My understanding of this problem is to create a financial tracking and payment executing program that, using the Method Financial API to "execute" payments, will provide an easy to use yet robust system for Dunkin Donuts Employee payments.
We are dealing with a scale of about 50k payments every two weeks across 10k employees, 5 sources, and 30 branches. We need the ability to generate payment status data, branch data by batch, and source data by batch.
Due to the nature of financial systems, this system should be quite error proof and able to deal with, or easily implement things that will deal with, things that could go wrong in a financial system. On top of that, it should have consistent data, book keeping, and an efficient system to safely and quickly retrieve up to date data.
For the frontend, I just created a basic react app consisting of two pages: One for submitting new reports, and one for viewing old reports(seperated by batches, with the ability go generate CSV files for each batch).
When creating a new report, to view the XML data in a "succint" way, I've created a parser in the back end that returns aggregated data. That data is then displayed as a table that can be sorted by either branches or sources.
I've chosen to handle the parsing in the backend to prevent the client from having to heavy computations. Using a Python library built on C, an XML with about 50k rows can be processed and returned in under one second.
In the future, there can also be some way to view data by individual users. This can be done through taking advantage of virtualized lists, pagination, and a "search bar" feature. Due to the structure of this system, this feature would be easy to implement into the existing codebase. However, since the question did not ask for this, I've decided to skip this feature for now. And since this is meant to be a basic memo, I've also decided to not worry about things like memory persistance, security, or production level react/javascript code.
Demo seen here: https://youtu.be/MDe__1Vc5Sc
For the Backend, I've decided to create a simple REST API using Django Rest Framework. Anything would have worked, but I decided to go with DRF for no reason besides wanting to brush up on it since many of my other interviews are in Django.
The XML file has shown that there exists a unique identifier for all sources/employees, dunkin_id (d_id). For each source/employee, the Method Financial (MFI) maintains a unique identifier using acc_id (note: for the sake of simplicity and explaining system flow, I'm going to assume that a dunkin_id is directly related to an MFI account acc_id, ignoring the intermediate step of entity_id.)
Since the MFI Api and our internal systems use two different unique identifiers to refer to the same object, we use two key:value stores to map them id's to each other, and fluently convert between them.
d_id_to_acc_id: {d_id: acc_id, ...}
acc_id_to_d_id: {acc_id: d_id, ...}
Since this problem doesnt require us to provide any data about employees or sources, we could get away without creating any table to represent employees or sources. All payments could be created uses just these two maps. However, this only works under the assumptions that each d_id already has a corresponding MFI acc_id. Since we have to also create the MFI accounts, we cannot make this assumption. Furthermore, payment tracker and executor systems tradtionally care a lot about being able to generate reports based on employees/sources for many purposes like bookkeeping, taxes, security, etc. Given this, I will still create tables for Employees and Sources.

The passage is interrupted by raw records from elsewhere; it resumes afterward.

===== src/rtl/acq_trigger_ctrl.sv =====
// acq_trigger_ctrl: oscilloscope acquisition sequencer.
// Generates the frame RAM write address/enable from the sample strobe. It
// fills a pre-trigger window and waits for a level/slope trigger on channel
// A or B (or an auto-mode timeout). It then writes the post-trigger samples
// and freezes the frame until the display path reports it has been drawn.
//
// Strobe semantics: sample_en is a one-cycle qualifier. A sample is written
// at wr_addr on every sys_clk edge where wren=1, and wr_addr advances on that
// same edge. There is no backpressure; samples arriving while wren=0 are
// simply not stored.
//
// PRE_TRIG must be at least 1 and less than FRAME_LEN.
module acq_trigger_ctrl #(
  parameter int ADDR_W    = 9,
  parameter int FRAME_LEN = 400,
  parameter int PRE_TRIG  = 100,
  parameter int AUTO_TMO  = 4000
) (
  input  logic              sys_clk,
  input  logic              rst_n,
  input  logic              sample_en,
  input  logic [7:0]        adc_db_a,
  input  logic [7:0]        adc_db_b,
  input  logic              trig_src,
  input  logic              trig_slope,
  input  logic [7:0]        trig_level,
  input  logic [1:0]        run_mode,
  input  logic              arm,
  input  logic              disp_done,
  output logic [ADDR_W-1:0] wr_addr,
  output logic              wren,
  output logic [ADDR_W-1:0] frame_start,
  output logic              frame_ready,
  output logic              trig_hit,
  output logic [2:0]        acq_state
);

  // Number of writes after the trigger sample that complete the frame.
  localparam int POST_LEN = FRAME_LEN - PRE_TRIG - 1;
  // With PRE_TRIG = FRAME_LEN-1 the trigger sample itself closes the frame.
  localparam bit NO_POST  = (POST_LEN == 0);
  localparam int TMO_W    = $clog2(AUTO_TMO + 1);

  localparam logic [ADDR_W-1:0] LAST_ADDR = ADDR_W'(FRAME_LEN - 1);
  localparam logic [ADDR_W-1:0] PRE_A     = ADDR_W'(PRE_TRIG);
  localparam logic [ADDR_W-1:0] BACK_A    = ADDR_W'(FRAME_LEN - PRE_TRIG);
  localparam logic [ADDR_W-1:0] PRE_LAST  = ADDR_W'(PRE_TRIG - 1);
  localparam logic [ADDR_W-1:0] POST_LAST = ADDR_W'(NO_POST ? 0 : POST_LEN - 1);
  localparam logic [TMO_W-1:0]  TMO_MAX   = TMO_W'(AUTO_TMO);
  localparam logic [TMO_W-1:0]  TMO_LAST  = TMO_W'(AUTO_TMO - 1);

  typedef enum logic [2:0] {
    S_IDLE = 3'd0,
    S_PRE  = 3'd1,
    S_WAIT = 3'd2,
    S_POST = 3'd3,
    S_HOLD = 3'd4
  } state_t;

  state_t            state;
  logic [ADDR_W-1:0] pre_cnt;
  logic [ADDR_W-1:0] post_cnt;
  logic [TMO_W-1:0]  tmo_cnt;
  logic [7:0]        prev_a;
  logic [7:0]        prev_b;

  logic              mode_single;
  logic              mode_auto;
  logic [7:0]        cur_smp;
  logic [7:0]        prev_smp;
  logic              rise_hit;
  logic              fall_hit;
  logic              trig_fire;
  logic              tmo_fire;
  logic [ADDR_W-1:0] addr_next;
  logic [ADDR_W-1:0] start_next;

  // Write enable is combinational so the RAM sees it in the strobe cycle.
  assign wren = sample_en && (state == S_PRE || state == S_WAIT || state == S_POST);
  assign acq_state = state;

  // Mode decode; run_mode 3 behaves as normal.
  assign mode_single = (run_mode == 2'd2);
  assign mode_auto   = (run_mode == 2'd0);

  // Trigger comparator on the selected channel against its previous sample.
  always_comb begin
    cur_smp   = trig_src ? adc_db_b : adc_db_a;
    prev_smp  = trig_src ? prev_b : prev_a;
    rise_hit  = (prev_smp < trig_level) && (cur_smp >= trig_level);
    fall_hit  = (prev_smp > trig_level) && (cur_smp <= trig_level);
    trig_fire = trig_slope ? fall_hit : rise_hit;
    // tmo_cnt counts strobes already seen in WAIT_TRIG; this strobe is the next one.
    tmo_fire  = mode_auto && (tmo_cnt >= TMO_LAST);
  end

  // Circular address arithmetic: next write address and oldest-sample address.
  always_comb begin
    addr_next  = (wr_addr == LAST_ADDR) ? '0 : wr_addr + 1'b1;
    start_next = (wr_addr >= PRE_A) ? (wr_addr - PRE_A) : (wr_addr + BACK_A);
  end

  // Sequencer: state, address, counters, sample history and registered flags.
  always_ff @(posedge sys_clk or negedge rst_n) begin
    if (!rst_n) begin
      state       <= S_IDLE;
      wr_addr     <= '0;
      frame_start <= '0;
      frame_ready <= 1'b0;
      trig_hit    <= 1'b0;
      pre_cnt     <= '0;
      post_cnt    <= '0;
      tmo_cnt     <= '0;
      prev_a      <= '0;
      prev_b      <= '0;
    end else begin
      if (wren) begin
        wr_addr <= addr_next;
        prev_a  <= adc_db_a;
        prev_b  <= adc_db_b;
      end
      case (state)
        S_IDLE: begin
          // Leaving IDLE consumes no sample: wren is low in this state.
          if (mode_single ? arm : sample_en) begin
            state   <= S_PRE;
            pre_cnt <= '0;
          end
        end
        S_PRE: begin
          if (sample_en) begin
            if (pre_cnt == PRE_LAST) begin
              state   <= S_WAIT;
              tmo_cnt <= '0;
            end else begin
              pre_cnt <= pre_cnt + 1'b1;
            end
          end
        end
        S_WAIT: begin
          if (sample_en) begin
            // Counts in every mode so a switch to auto continues the count.
            if (tmo_cnt != TMO_MAX) tmo_cnt <= tmo_cnt + 1'b1;
            if (trig_fire || tmo_fire) begin
              frame_start <= start_next;
              trig_hit    <= trig_fire;   // a real trigger wins a tie
              post_cnt    <= '0;
              if (NO_POST) begin
                state       <= S_HOLD;
                frame_ready <= 1'b1;
              end else begin
                state <= S_POST;
              end
            end
          end
        end
        S_POST: begin
          if (sample_en) begin
            if (post_cnt == POST_LAST) begin
              state       <= S_HOLD;
              frame_ready <= 1'b1;
            end else begin
              post_cnt <= post_cnt + 1'b1;
            end
          end
        end
        S_HOLD: begin
          if (disp_done) begin
            frame_ready <= 1'b0;
            pre_cnt     <= '0;
            state       <= mode_single ? S_IDLE : S_PRE;
          end
        end
        default: state <= S_IDLE;
      endcase
    end
  end

endmodule


===== config.mk =====
export PLATFORM = sky130hd
export DESIGN_NAME = acq_trigger_ctrl
export DESIGN_NICKNAME = d
export VERILOG_FILES = /design/src/rtl/acq_trigger_ctrl.sv
export SDC_FILE = /design/constraint.sdc
export NUM_CORES = 1
export LEC_CHECK = 0
export ABC_CLOCK_PERIOD_IN_PS = 3120
export BUFFER_PORTS_ARGS = -buffer_cell sky130_fd_sc_hd__buf_2
export CORE_UTILIZATION = 55
export CTS_CLUSTER_SIZE = 10
export DETAILED_ROUTE_END_ITERATION = 12
export MAX_ROUTING_LAYER = met4
export PLACE_DENSITY = 0.81
export SLEW_MARGIN = 10
export SYNTH_ARGS = -nofsm -noshare
export SYNTH_HDL_FRONTEND = slang
export SYNTH_SLANG_ARGS = --single-unit

===== constraint.sdc =====
create_clock -name sys_clk -period 3.12 [get_ports sys_clk]
set_input_delay 0.156 -clock sys_clk [delete_from_list [all_inputs] [get_ports sys_clk]]
set_output_delay 0.156 -clock sys_clk [all_outputs]
set_load 0.05 [all_outputs]

==> flow_summary.ini <==
[setup_path]
crit_path_start_kind = register
cp-end-kind = register
required_ns = 3.34
critical-path-top-delay-family = compound AO/OA/AOI/OAI gates
critical_path_class = reg -> reg
startpoint = prev_a[6]$_DFFE_PN0P_
crit_path_max_fanout = 11
crit_arrival_ns = 2.84
crit_chain = mux2_2 -> ha_1 -> nand4_1 -> o21ai_0 -> o32ai_1 -> o22a_1 -> o31ai_1
cp_slowest_stage_delay_ns = 0.54
slowest_stage = o32ai_1
path_buf_inv = 0
timing.rr.start = prev_a[6]$_DFFE_PN0P_

[die]
coreArea_mm2 = 0.007408
fp-row-count = 31
initial_core_util_pct = 58.37
ios = 57
die_h_um = 90.67
die-width_um = 90.67
die_area_mm2 = 0.008221

[logic_synthesis]
ys_types = 56
syn_area_per_cell_um2 = 9.483
synth_fp_nets = 515
ys.flop_type = dfrtp_1
synth-seq-area-share_pct = 39.93
netlist_area_mm2 = 0.004324
synth_cells = 456
synth_edf_count = 0
ys_async_sr_fraction_pct = 100.0
synth-seq-cells = 69
ys_warn_count = 0

[detailed_routing]
via_per_inst = 5.906
drc_errors = 0
ant_nets = 0
drtIter0Drc = 158
routed_wl_mm = 9.439
dr_total_vias = 3597
firstDrtPassIters = 4
wl_per_cell_um = 15.50

[timing]
rsz0062_at_grt = false
fin_crit_sh_pct = 84.13
slew_headroom_pct = 43.09
max_clock_freq_mhz = 381.0
final_hold_viol_count = 10
worstMarginPinSlew_ns = 0.8536
fin_worst_skew_ns = 0.007640
slew_violations = 0
period_minus_slack_ns = 2.625
fin_setup_tns_ns = 0
whs_ns = -0.03147
finalSetupViolations = 0

[pwr]
power.total_uw = 3689
p_int_uw = 2163
p_leak_uw = 0.002265
clkPwrFrac_pct = 25.5
power_density_mw_per_mm2 = 750.6
seqPwrFrac_pct = 36.1
combPwrFrac_pct = 38.4
irDropWorstVdd_mv = 0.3332
p_switching_uw = 1526
sw_frac_of_total_pct = 41.36

[clock_tree]
clk_latency_ns = 0.36
cts.clk_slew.worst_paths_ns = 0.08
clk_path_buf_depth = 2
clock-sinks = 69
hold_buffers = 0
cts_made_buffers = 9
root_buffer = clkbuf_8
cts_resized = 0
cts_htree_levels = 3
post-cts-setup-buffers = 0
cts_tree = yes

[cells_and_area]
syn2layout_area_growth_pct = 13.66
fillers = 597
layoutNonFillerInstCount = 609
n_antenna_cell = 0
nets = 564
fin_util_pct = 66.34
drive_above_1_share_pct = 23.92
final_common_cell = dfrtp_1
most-common-layout-cells = dfrtp_1 (69), buf_2 (56), mux2_2 (38)

[status]
status = finished with violations
violations = hold timing

[global_routing]
grt_max_degree = 70
antenna_found_initial = 0
grt.total_usage_pct = 25.55
grt_pass1_vias = 3583
grt_first_pass_wirelength_mm = 16.44
grt_remaining_overflow = 0

[place]
place.gp.congestion = 0.8759
dp_hpwl_mm = 6.705
dpl.cell_count = 593
port-buffer-count = 56

[worst_hold_path]
hp-class = in -> async

[flow_run]
cap_violations = 0
[synth_stat cells (8+ instances only)]
cell      number  area (um2)
a21oi_1       20       100.1
xnor2_1        8       70.07
inv_1         25       93.84
o31ai_1       17       127.6
dfrtp_1       69        1727
nor2_1        31       116.4
ha_1          26       325.3
clkbuf_1      12       45.04
and3_1        13       81.33
nand2_1       34       127.6
mux2_2        38       427.9
o21ai_0       37       185.2
nor3_1         9       45.04
nand3_1       21       105.1
[area by class of cell]
| type | instances | area [um2] | area share (%) |
|---|---|---|---|
| Multi-Input combinational cell | 341 | 2414 | 49.11 |
| Sequential cell | 69 | 1727 | 35.13 |
| Timing Repair Buffer | 58 | 295.3 | 6.008 |
| Clock buffer | 11 | 151.4 | 3.080 |
| Tap cell | 99 | 123.9 | 2.520 |
| Clock inverter | 5 | 106.4 | 2.164 |
| Inverter | 26 | 97.59 | 1.986 |
[state kept, by name, indices dropped and copies added, names as in the netlist]
| name | count |
|---|---|
| tmo_cnt | 12 |
| frame_start | 9 |
| post_cnt | 9 |
| pre_cnt | 9 |
| wr_addr | 9 |
| prev_a | 8 |
| prev_b | 8 |
| acq_state | 3 |
| frame_ready | 1 |
| trig_hit | 1 |
[routing by layer]
layer	vias to the layer above	track usage (%)	share of wire (%)
met1	1750	31.00	45
met4	0	12.23	2.0
li1	1758	-	-
met2	69	41.73	49
met3	20	3.956	3.5
met5	-	-	0
[path summary, 6_finish.rpt]
| kind | to | depth (start not counted) | slack (ns) |
|---|---|---|---|
| min in group sys_clk | acq_state[2]$_DFFE_PN0P_ | 2 | 0.03 |
| hold reg to reg | tmo_cnt[11]$_DFFE_PN0P_ | 1 | 0.49 |
| setup reg to reg | post_cnt[5]$_DFFE_PN0P_ | 7 | 0.50 |
| hold / removal | prev_b[3]$_DFFE_PN0P_ | 2 | -0.03 |
| setup / recovery | post_cnt[5]$_DFFE_PN0P_ | 7 | 0.50 |
| max in group asynchronous | post_cnt[6]$_DFFE_PN0P_ | 2 | 2.58 |
[stage by stage]
stage | setup WS [ns] | hold slack, ns | area (um2)
global placement | 0.4548 | 0.3990 | 4657
floorplan | 0.2775 | -0.1396 | 4324
CTS | 0.5048 | 0.01556 | 4915
global route | 0.3638 | 0.03218 | 4915
detailed placement | 0.3299 | 0.3993 | 4657
finish | 0.4952 | -0.03147 | 4915
[power groups by stage]
stage	clock, uW	sequential [uW]	combinational, uW
floorplan	0	1520	903
global placement	0	1330	1370
detailed placement	0	1340	1420
CTS	954	1330	1420
global route	985	1370	1560
finish	939	1330	1420
[cell families after synthesis]
group	after synthesis	synth area share (%)
adder cells (fa/ha/maj)	26	7.523
AND/OR/NAND/NOR	150	18.20
XOR/XNOR	12	2.431
AO/OA/AOI/OAI	110	16.55
multiplexers	43	11.05
flip-flops	69	39.93
buffers and inverters	46	4.311
No activity file was read; power rests on OpenSTA's default activity.
--- src/rtl/adc_spi_responder.sv ---
// adc_spi_responder: SPI slave for an MCP3204-style 12-bit ADC.
// A start bit and a 4-bit control word select a channel or channel pair.
// The block snapshots the selected result and shifts it out MSB first after a null bit.
// The SPI pins are asynchronous to clk, so they are synchronized and their edges are detected in the clk domain.
module adc_spi_responder (
    input  logic        clk,
    input  logic        rst,
    input  logic        cs_n,
    input  logic        sclk,
    input  logic        mosi,
    output logic        miso,
    output logic        miso_oe,
    input  logic [11:0] ch0,
    input  logic [11:0] ch1,
    input  logic [11:0] ch2,
    input  logic [11:0] ch3,
    output logic        last_sgl,
    output logic [1:0]  last_ch,
    output logic        conv_done,
    output logic        frame_err
);

    typedef enum logic [2:0] {
        IDLE,
        WAIT_START,
        CTRL,
        XFER,
        DONE
    } state_t;

    // Synchronizer stages plus one extra delayed copy for edge detection.
    logic cs_meta, cs_sync, cs_prev;
    logic sclk_meta, sclk_sync, sclk_prev;
    logic mosi_meta, mosi_sync;

    logic sclk_rise, sclk_fall, cs_rise, cs_fall;

    // Registered state and the next-state values computed combinationally.
    state_t      state_q, state_d;
    logic [3:0]  cnt_q, cnt_d;
    logic [3:0]  ctrl_q, ctrl_d;      // {SGL, D2, D1, D0} once all four bits are in
    logic [11:0] shreg_q, shreg_d;
    logic        miso_q, miso_d;
    logic        oe_q, oe_d;
    logic        conv_done_q, conv_done_d;
    logic        frame_err_q, frame_err_d;
    logic        last_sgl_q, last_sgl_d;
    logic [1:0]  last_ch_q, last_ch_d;

    logic [11:0] result;
    logic [11:0] single_val, pos_val, neg_val;
    logic [12:0] diff;
    logic [1:0]  sel;

    // Double-flop synchronizers for the asynchronous SPI pins, plus a delayed copy for edge detection.
    // NOTE: sequential state uses non-blocking assignments so that each flop samples pre-edge values.
    always_ff @(posedge clk or negedge rst) begin
        if (!rst) begin
            cs_meta   <= 1'b1;
            cs_sync   <= 1'b1;
            cs_prev   <= 1'b1;
            sclk_meta <= 1'b0;
            sclk_sync <= 1'b0;
            sclk_prev <= 1'b0;
            mosi_meta <= 1'b0;
            mosi_sync <= 1'b0;
        end else begin
            cs_meta   <= cs_n;
            cs_sync   <= cs_meta;
            cs_prev   <= cs_sync;
            sclk_meta <= sclk;
            sclk_sync <= sclk_meta;
            sclk_prev <= sclk_sync;
            mosi_meta <= mosi;
            mosi_sync <= mosi_meta;
        end
    end

    assign sclk_rise = sclk_sync & ~sclk_prev;
    assign sclk_fall = ~sclk_sync & sclk_prev;
    assign cs_rise   = cs_sync & ~cs_prev;
    assign cs_fall   = ~cs_sync & cs_prev;

    // Conversion result for the word being completed.
    // D0 arrives on mosi during the rise that completes the word.
    // SGL and D1 are already held in ctrl_q.
    // NOTE: every variable written in an always_comb block gets a default first, so no latch is inferred.
    always_comb begin
        sel        = {ctrl_q[0], mosi_sync};
        single_val = 12'h000;
        pos_val    = 12'h000;
        neg_val    = 12'h000;
        case (sel)
            2'b00: begin single_val = ch0; pos_val = ch0; neg_val = ch1; end
            2'b01: begin single_val = ch1; pos_val = ch1; neg_val = ch0; end
            2'b10: begin single_val = ch2; pos_val = ch2; neg_val = ch3; end
            default: begin single_val = ch3; pos_val = ch3; neg_val = ch2; end
        endcase
        // The 13-bit difference keeps a borrow bit, so a negative result is detected instead of wrapping.
        diff = {1'b0, pos_val} - {1'b0, neg_val};
        if (ctrl_q[2]) begin
            result = single_val;
        end else if (diff[12]) begin
            result = 12'h000;
        end else begin
            result = diff[11:0];
        end
    end

    // Frame state register and all datapath/output registers.
    always_ff @(posedge clk or negedge rst) begin
        if (!rst) begin
            state_q     <= IDLE;
            cnt_q       <= 4'd0;
            ctrl_q      <= 4'd0;
            shreg_q     <= 12'h000;
            miso_q      <= 1'b0;
            oe_q        <= 1'b0;
            conv_done_q <= 1'b0;
            frame_err_q <= 1'b0;
            last_sgl_q  <= 1'b0;
            last_ch_q   <= 2'd0;
        end else begin
            state_q     <= state_d;
            cnt_q       <= cnt_d;
            ctrl_q      <= ctrl_d;
            shreg_q     <= shreg_d;
            miso_q      <= miso_d;
            oe_q        <= oe_d;
            conv_done_q <= conv_done_d;
            frame_err_q <= frame_err_d;
            last_sgl_q  <= last_sgl_d;
            last_ch_q   <= last_ch_d;
        end
    end

    // Next-state and output logic.
    // A cs_n rise overrides any sclk edge detected in the same cycle.
    always_comb begin
        state_d     = state_q;
        cnt_d       = cnt_q;
        ctrl_d      = ctrl_q;
        shreg_d     = shreg_q;
        miso_d      = miso_q;
        oe_d        = oe_q;
        conv_done_d = 1'b0;
        frame_err_d = 1'b0;
        last_sgl_d  = last_sgl_q;
        last_ch_d   = last_ch_q;

        if (cs_rise && (state_q != IDLE)) begin
            state_d     = IDLE;
            cnt_d       = 4'd0;
            ctrl_d      = 4'd0;
            shreg_d     = 12'h000;
            miso_d      = 1'b0;
            oe_d        = 1'b0;
            // A frame counts as aborted only if the master quits before B0 has gone out.
            frame_err_d = (state_q == CTRL) || (state_q == XFER);
        end else begin
            case (state_q)
                IDLE: begin
                    miso_d = 1'b0;
                    oe_d   = 1'b0;
                    cnt_d  = 4'd0;
                    if (cs_fall) begin
                        state_d = WAIT_START;
                    end
                end
                WAIT_START: begin
                    // Leading zeros before the start bit are skipped.
                    if (sclk_rise && mosi_sync) begin
                        state_d = CTRL;
                        cnt_d   = 4'd0;
                    end
                end
                CTRL: begin
                    if (sclk_rise) begin
                        ctrl_d = {ctrl_q[2:0], mosi_sync};
                        if (cnt_q == 4'd3) begin
                            // Snapshot now so later channel changes cannot disturb the frame.
                            shreg_d = result;
                            state_d = XFER;
                            cnt_d   = 4'd0;
                        end else begin
                            cnt_d = cnt_q + 4'd1;
                        end
                    end
                end
                XFER: begin
                    if (sclk_fall) begin
                        oe_d = 1'b1;
                        if (cnt_q == 4'd0) begin
                            miso_d = 1'b0;
                            cnt_d  = 4'd1;
                        end else begin
                            miso_d  = shreg_q[11];
                            shreg_d = {shreg_q[10:0], 1'b0};
                            if (cnt_q == 4'd12) begin
                                conv_done_d = 1'b1;
                                last_sgl_d  = ctrl_q[3];
                                last_ch_d   = ctrl_q[1:0];
                                state_d     = DONE;
                                cnt_d       = 4'd0;
                            end else begin
                                cnt_d = cnt_q + 4'd1;
                            end
                        end
                    end
                end
                DONE: begin
                    if (sclk_fall) begin
                        miso_d = 1'b0;
                    end
                end
                default: begin
                    state_d = IDLE;
                end
            endcase
        end
    end

    assign miso      = miso_q;
    assign miso_oe   = oe_q;
    assign conv_done = conv_done_q;
    assign frame_err = frame_err_q;
    assign last_sgl  = last_sgl_q;
    assign last_ch   = last_ch_q;

endmodule

--- config.mk ---
export PLATFORM = sky130hd
export DESIGN_NAME = adc_spi_responder
export DESIGN_NICKNAME = d
export VERILOG_FILES = /design/src/rtl/adc_spi_responder.sv
export SDC_FILE = /design/constraint.sdc
export NUM_CORES = 1
export LEC_CHECK = 0
export CAP_MARGIN = 20
export CORE_AREA = 3 3 81 83
export CTS_BUF_LIST = sky130_fd_sc_hd__clkbuf_4
export CTS_CLUSTER_DIAMETER = 60
export DETAILED_ROUTE_END_ITERATION = 12
export DIE_AREA = 0 0 84 86
export PLACE_DENSITY = 0.89
export SKIP_CTS_REPAIR_TIMING = 1
export SYNTH_ARGS = -nofsm -noshare
export SYNTH_HDL_FRONTEND = slang
export SYNTH_SLANG_ARGS = --single-unit
--- constraint.sdc ---
create_clock -name clk -period 4.52 [get_ports clk]
set_clock_uncertainty 0.1 [all_clocks]
set_input_delay 0.678 -clock clk [delete_from_list [all_inputs] [get_ports clk]]
set_output_delay 0.678 -clock clk [all_outputs]
set_load 0.05 [all_outputs]
==> results of run 1 <==
[cell families (layout without fill, tap and decap cells)]
group,after synthesis,in the layout,synth area share (%)
AO/OA/AOI/OAI,97,97,20.72
flip-flops,38,38,29.61
XOR/XNOR,5,5,1.358
multiplexers,34,34,20.33
adder cells (fa/ha/maj),15,15,6.054
buffers and inverters,39,90,6.480
AND/OR/NAND/NOR,93,93,15.45
[placed cells by master (no fill, tap or decap), types with 4 or more instances in the layout]
master / n
and3_1: 5
o21ai_0: 21
clkdlybuf4s50_1: 58
a221oi_1: 5
inv_1: 21
nand2b_1: 7
mux2_2: 6
a21o_1: 6
nor3_1: 4
a211oi_1: 4
nand3_1: 7
nor3b_1: 5
a22oi_1: 4
a21oi_1: 27
dfrtp_1: 35
mux4_2: 22
xnor2_1: 5
clkbuf_4: 5
nand2_1: 13
mux2i_1: 4
ha_1: 14
nor2b_1: 5
nor2_1: 32
[critical path: stages, from the launching register on]
cell       delay (ns)
dfrtp_1          0.42
buf_4            0.42
mux4_2           0.56
ha_1             0.22
fa_1             0.43
nor2b_4          0.16
o31a_1           0.26
o2111ai_2        0.20
a211oi_4         0.39
a222oi_1         0.14
a21oi_1          0.18
[how the worst min path moves through the flow]
| stage | from | to | slack (ns) |
|---|---|---|---|
| 6_report | cs_meta | cs_sync | 0.26 |
| 5_1_grt | cs_meta | cs_sync | 0.27 |
| 4_1_cts | cs_meta | cs_sync | 0.26 |
| 3_5_place_dp | mosi_meta | mosi_sync | 0.24 |
| 3_3_place_gp | mosi_meta | mosi_sync | 0.23 |
| 2_1_floorplan | mosi_meta | mosi_sync | 0.23 |
[registers in the layout, indices dropped and copies added (netlist names), 2 cells and up]
name	count
cnt_q	4
shreg_q	12
state_q	3
last_ch	2
ctrl_q	4
[metrics by stage]
stage                     instance area (um^2)  power, uW  hold slack, ns  std cells
after detailed placement                  3789       1762          0.2378        439
final                                     3842       1951          0.2623        447
after CTS                                 3842       1939          0.2633        447
after global routing                      3842       2109          0.2729        447
after global placement                    3789       1712          0.2338        439
after floorplan                           3224       1501          0.2312        321
[area by class of cell]
cell class,count,area [um^2],share of cell area (%)
clock inverters,3,16.27,0.4233
inverters,21,78.83,2.051
flip-flops and latches,38,954.7,24.85
multi-input cells,244,2061,53.63
clock buffers,5,37.54,0.9769
well taps,75,93.84,2.442
repair buffers,61,600.6,15.63
[routing by layer]
layer / vias up / share of wire [%]
met5: - / 0
met4: 0 / 2.5
met3: 24 / 7.0
met2: 133 / 49
met1: 1402 / 41
li1: 1319 / -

- Employee: (d_id, mfi_created:bool, branch, first_name, last_name, phone, email, dob, plaid, loan, metadata ..)
- Source: (d_id, mfi_created:bool, aba_routing, account_number, name, dba, ein, metadata ..)
- Payment: (p_id, batch_id, to: d_id, from: d_id, amt, idemp_key, status, time_created, last_updated)
The Employee and Source objects do not contain any information about "batches" or even "payment" data. This is because the same employee/source object can referenced regardless of the payment or batch. Further discussion on wallets/user-payment-relationships In the following sections.
For the Payment object, the p_id unique identifier may be seperate from the payment_id unique identifier that the MFI Api uses to identify each payment object, in which case we may need maps to convert between the payment_id's between the two systems. For amt, I will assume that the currency is always USD, and will store the field as a string to prevent floating point errors. Status should be one of ["UNPROCESSED", "PROCESSING", "SUCCESS", "FAILED"].
The above data models can be implemented in both SQL and NoSQL databases. The decision ultimatley comes down to many factors relating to the specific needs of the system. I will not go in depth into the pro's and con's of each, since there is enough information about it online. However, for this demo application, I've decided to implement the models using a PostgreSQL database. I believe this made sense for a few reasons:
- This is a simple demo application, and setting up a SQL database is simpler than NoSQL, and still serves the purpose of showing system flow.
- 50k rows every two weeks is a very small and manageable workload for a SQL database. Especially if old processed payments are moved to another, read-only, database. Performance will not be a problem here.
- SQL's ACID properties will ensures that our data will be consistent as we write and update our Payment's rows. This is CRUCIAL for a payment tracker and executor system.
All payment objects will be added to the Payment's table with status "UNPROCESSED" at the time of batch approval, and each indivudal payment object will be updated as it move alongs the pipeline. This means generating a CSV to get payments and their status's is as simple as returning a CSV representing a query of all items in the Payment's table where batch_id=batch_id.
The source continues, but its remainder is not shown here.